→ Requirement
Where does the string "Shared" appear in the listing below? Copy every line where it does.

────────────────────────────────────────

[config.mk]
export PLATFORM = sky130hd
export DESIGN_NAME = msb_first_bit_packer_core
export DESIGN_NICKNAME = d
export VERILOG_FILES = /design/src/sv/mbp_pkg.sv /design/src/sv/mbp_front.sv /design/src/sv/mbp_queue.sv /design/src/sv/mbp_back.sv /design/src/sv/msb_first_bit_packer_core.sv
export SDC_FILE = /design/constraint.sdc
export NUM_CORES = 1
export LEC_CHECK = 0
export BUFFER_PORTS_ARGS = -buffer_cell sky130_fd_sc_hd__buf_2
export CAP_MARGIN = 10
export CORE_MARGIN = 2
export CORE_UTILIZATION = 50
export CTS_BUF_LIST = sky130_fd_sc_hd__clkbuf_8
export CTS_CLUSTER_DIAMETER = 100
export DETAILED_ROUTE_END_ITERATION = 8
export PLACE_DENSITY = 0.67
export SLEW_MARGIN = 40
export SYNTH_ARGS = -nofsm -noshare
export SYNTH_HDL_FRONTEND = slang
export SYNTH_SLANG_ARGS = --single-unit
export TNS_END_PERCENT = 5
[constraint.sdc]
create_clock -name clock -period 13.1 [get_ports clock]
set_input_delay 1.31 -clock clock [delete_from_list [all_inputs] [get_ports clock]]
set_output_delay 1.31 -clock clock [all_outputs]
set_load 0.02 [all_outputs]
[src/sv/bidu_pkg.sv]
`timescale 1ns / 1ps
// ============================================================================
// Bilinear downscaler package
// Shared constants, sequencer states and the control group that the
// sequencer sends to the coordinate units and the channel lanes.
// ============================================================================
package bidu_pkg;

  localparam int MAX_WIDTH_DEF  = 128;
  localparam int MAX_HEIGHT_DEF = 128;
  localparam int FRAC_BITS_DEF  = 16;

  localparam int STEP_W      = 24;
  localparam int SIZE_W      = 8;
  localparam int SRC_COORD_W = 7;
  localparam int DST_COORD_W = 12;
  localparam int PIXEL_W     = 32;
  localparam int CHAN_W      = 8;
  localparam int NUM_CHAN    = 4;
  localparam int CFG_IDX_W   = 2;
  localparam int CFG_DATA_W  = 24;

  localparam logic OP_WRITE   = 1'b0;
  localparam logic OP_REQUEST = 1'b1;

  localparam logic [CFG_IDX_W-1:0] CFG_HSTEP  = 2'd0;
  localparam logic [CFG_IDX_W-1:0] CFG_VSTEP  = 2'd1;
  localparam logic [CFG_IDX_W-1:0] CFG_WIDTH  = 2'd2;
  localparam logic [CFG_IDX_W-1:0] CFG_HEIGHT = 2'd3;

  localparam logic [STEP_W-1:0] STEP_RESET = 24'h010000;
  localparam logic [SIZE_W-1:0] SIZE_RESET = 8'd128;

  typedef enum logic [3:0] {
    ST_IDLE,
    ST_MUL,
    ST_SPLIT,
    ST_RD0,
    ST_RD1,
    ST_RD2,
    ST_RD3,
    ST_LERP_H,
    ST_LERP_V,
    ST_OUT
  } bidu_state_t;

  typedef struct packed {
    logic coord_en;
    logic split_en;
    logic lerp_h_en;
    logic lerp_v_en;
  } bidu_ctrl_t;

endpackage
<file path="config.mk">
export PLATFORM = sky130hd
export DESIGN_NAME = bidu_coord
export DESIGN_NICKNAME = d
export VERILOG_FILES = /design/src/sv/bidu_pkg.sv /design/src/sv/bidu_coord.sv
export SDC_FILE = /design/constraint.sdc
export NUM_CORES = 1
export LEC_CHECK = 0
export ABC_AREA = 1
export ABC_CLOCK_PERIOD_IN_PS = 15200
export BUFFER_PORTS_ARGS = -buffer_cell sky130_fd_sc_hd__buf_2
export CAP_MARGIN = 5
export CELL_PAD_IN_SITES_DETAIL_PLACEMENT = 0
export CELL_PAD_IN_SITES_GLOBAL_PLACEMENT = 1
export CORE_MARGIN = 2
export CORE_UTILIZATION = 35
export DETAILED_ROUTE_END_ITERATION = 12
export PLACE_DENSITY = 0.73
export SETUP_SLACK_MARGIN = 0.3
export SYNTH_ARGS = -nofsm -noshare
export SYNTH_HDL_FRONTEND = slang
export SYNTH_SLANG_ARGS = --single-unit
export TNS_END_PERCENT = 20
</file>
<file path="constraint.sdc">
create_clock -name clk -period 15.2 [get_ports clk]
set_input_delay 2.28 -clock clk [delete_from_list [all_inputs] [get_ports clk]]
set_output_delay 2.28 -clock clk [all_outputs]
set_load 0.01 [all_outputs]
</file>
--- config.mk ---
export PLATFORM = sky130hd
export DESIGN_NAME = delayed_message_slot_table_flat
export DESIGN_NICKNAME = d
export VERILOG_FILES = /design/src/rtl/dmst_pkg.sv /design/src/rtl/dmst_req_if.sv /design/src/rtl/dmst_rsp_if.sv /design/src/rtl/dmst_match_unit.sv /design/src/rtl/delayed_message_slot_table.sv /design/src/flat_wrapper.sv
export VERILOG_INCLUDE_DIRS = /design/src /design/src/rtl
export SDC_FILE = /design/constraint.sdc
export NUM_CORES = 2
export LEC_CHECK = 0
export ABC_AREA = 1
export BUFFER_PORTS_ARGS = -buffer_cell sky130_fd_sc_hd__buf_2
export CORE_ASPECT_RATIO = 1.5
export CORE_UTILIZATION = 46
export DETAILED_ROUTE_END_ITERATION = 6
export REMOVE_ABC_BUFFERS = 1
export SLEW_MARGIN = 40
export SYNTH_ARGS = -nofsm -noshare
export SYNTH_HDL_FRONTEND = slang
export SYNTH_SLANG_ARGS = --single-unit
--- constraint.sdc ---
create_clock -name i_clk -period 15.93 [get_ports i_clk]
set_input_delay 2.3895 -clock i_clk [delete_from_list [all_inputs] [get_ports i_clk]]
set_output_delay 2.3895 -clock i_clk [all_outputs]
set_load 0.05 [all_outputs]
===== src/oat_pkg.sv =====
// ----------------------------------------------------------------------------
// Outstanding allocation tracker package
// Shared types, codes and constants for the tracker's front, queue and back.
// ----------------------------------------------------------------------------
package oat_pkg;

  // Fixed field widths of the request and response items
  localparam int unsigned ADDR_FIELD_W = 48;
  localparam int unsigned SIZE_W       = 32;
  localparam int unsigned TOTAL_W      = 40;
  localparam int unsigned COUNT_OUT_W  = 7;

  // Defaults for the top-level parameters
  localparam int unsigned TABLE_DEPTH_DEF   = 64;
  localparam int unsigned ADDRESS_WIDTH_DEF = 48;

  // Request queue between front and back
  localparam int unsigned QUEUE_DEPTH = 2;
  localparam int unsigned QPTR_W      = (QUEUE_DEPTH > 1) ? $clog2(QUEUE_DEPTH) : 1;
  localparam int unsigned QCNT_W      = $clog2(QUEUE_DEPTH + 1);

  // Function codes on the request side
  localparam logic [1:0] FUNC_ALLOC = 2'd0;
  localparam logic [1:0] FUNC_FREE  = 2'd1;
  localparam logic [1:0] FUNC_CLEAR = 2'd2;

  // Register index on the configuration port (paddr bit 2)
  localparam logic REG_TRACK_EN = 1'b0;

  typedef enum logic [1:0] {
    STAT_DONE      = 2'd0,
    STAT_IGNORED   = 2'd1,
    STAT_NOT_FOUND = 2'd2,
    STAT_FULL      = 2'd3
  } stat_e;

  typedef enum logic [1:0] {
    OP_ALLOC,
    OP_FREE,
    OP_CLEAR,
    OP_IGNORE
  } op_e;

  typedef enum logic [1:0] {
    ST_IDLE,
    ST_SCAN,
    ST_LAST,
    ST_RESP
  } state_e;

  // Classified request as it travels through the queue
  typedef struct packed {
    op_e                     op;
    logic [ADDR_FIELD_W-1:0] addr;
    logic [SIZE_W-1:0]       size;
  } req_t;

  // Configuration write toward the back
  typedef struct packed {
    logic valid;
    logic enable;
  } cfg_wr_t;

  // Number of address bits that are kept and compared
  function automatic int unsigned addr_keep_w(int unsigned aw);
    return (aw < ADDR_FIELD_W) ? aw : ADDR_FIELD_W;
  endfunction

endpackage
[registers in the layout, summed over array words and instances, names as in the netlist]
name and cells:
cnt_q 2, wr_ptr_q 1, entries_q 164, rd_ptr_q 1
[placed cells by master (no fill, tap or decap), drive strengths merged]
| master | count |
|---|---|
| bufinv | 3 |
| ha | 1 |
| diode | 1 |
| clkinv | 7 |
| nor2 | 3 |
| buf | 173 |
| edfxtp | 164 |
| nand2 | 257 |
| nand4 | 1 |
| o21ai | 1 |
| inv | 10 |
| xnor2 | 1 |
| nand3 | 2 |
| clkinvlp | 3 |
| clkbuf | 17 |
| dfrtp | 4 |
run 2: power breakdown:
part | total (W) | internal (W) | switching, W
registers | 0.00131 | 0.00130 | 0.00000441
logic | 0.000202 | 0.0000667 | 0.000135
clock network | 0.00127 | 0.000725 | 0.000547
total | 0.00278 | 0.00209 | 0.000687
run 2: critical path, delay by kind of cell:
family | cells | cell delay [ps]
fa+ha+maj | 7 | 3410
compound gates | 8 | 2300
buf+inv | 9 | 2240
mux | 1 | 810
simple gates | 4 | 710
--- src/rtl/scs_pkg.sv ---
// ----------------------------------------------------------------------------
// scs_pkg
// Shared constants and types for the stable card sorter.
// ----------------------------------------------------------------------------
package scs_pkg;

   localparam int MAX_CARDS = 64;
   localparam int ADDR_W    = (MAX_CARDS > 1) ? $clog2(MAX_CARDS) : 1;
   localparam int CNT_W     = $clog2(MAX_CARDS + 1);
   localparam int BYTE_W    = 8;
   localparam int CARD_W    = 2 * BYTE_W;

   typedef logic [BYTE_W-1:0] byte_type;
   typedef logic [ADDR_W-1:0] addr_type;
   typedef logic [CNT_W-1:0]  count_type;

   // one queued card word
   typedef struct packed {
      byte_type card_suit;
      byte_type card_rank;
      logic     last_card;
   } item_type;

   // stored card layout: suit in the upper byte, rank in the lower byte
   typedef struct packed {
      byte_type suit;
      byte_type rank;
   } card_type;

endpackage
### config.mk
export PLATFORM = sky130hd
export DESIGN_NAME = htsd_fifo
export DESIGN_NICKNAME = d
export VERILOG_FILES = /design/src/rtl/core/htsd_pkg.sv /design/src/rtl/core/htsd_fifo.sv
export SDC_FILE = /design/constraint.sdc
export NUM_CORES = 1
export LEC_CHECK = 0
export ABC_CLOCK_PERIOD_IN_PS = 3900
export BUFFER_PORTS_ARGS = -buffer_cell sky130_fd_sc_hd__buf_2
export CORE_UTILIZATION = 47
export DETAILED_ROUTE_END_ITERATION = 8
export PLACE_DENSITY = 0.85
export SLEW_MARGIN = 5
export SYNTH_ARGS = -nofsm -noshare
export SYNTH_HDL_FRONTEND = slang
export SYNTH_SLANG_ARGS = --single-unit
export TNS_END_PERCENT = 1
### constraint.sdc
create_clock -name clk -period 3.9 [get_ports clk]
set_input_delay 0 -clock clk [delete_from_list [all_inputs] [get_ports clk]]
set_output_delay 0 -clock clk [all_outputs]
set_load 0.01 [all_outputs]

────────────────────────────────────────

→ Response to this task
// Shared constants, sequencer states and the control group that the
// Shared types, codes and constants for the tracker's front, queue and back.
// Shared constants and types for the stable card sorter.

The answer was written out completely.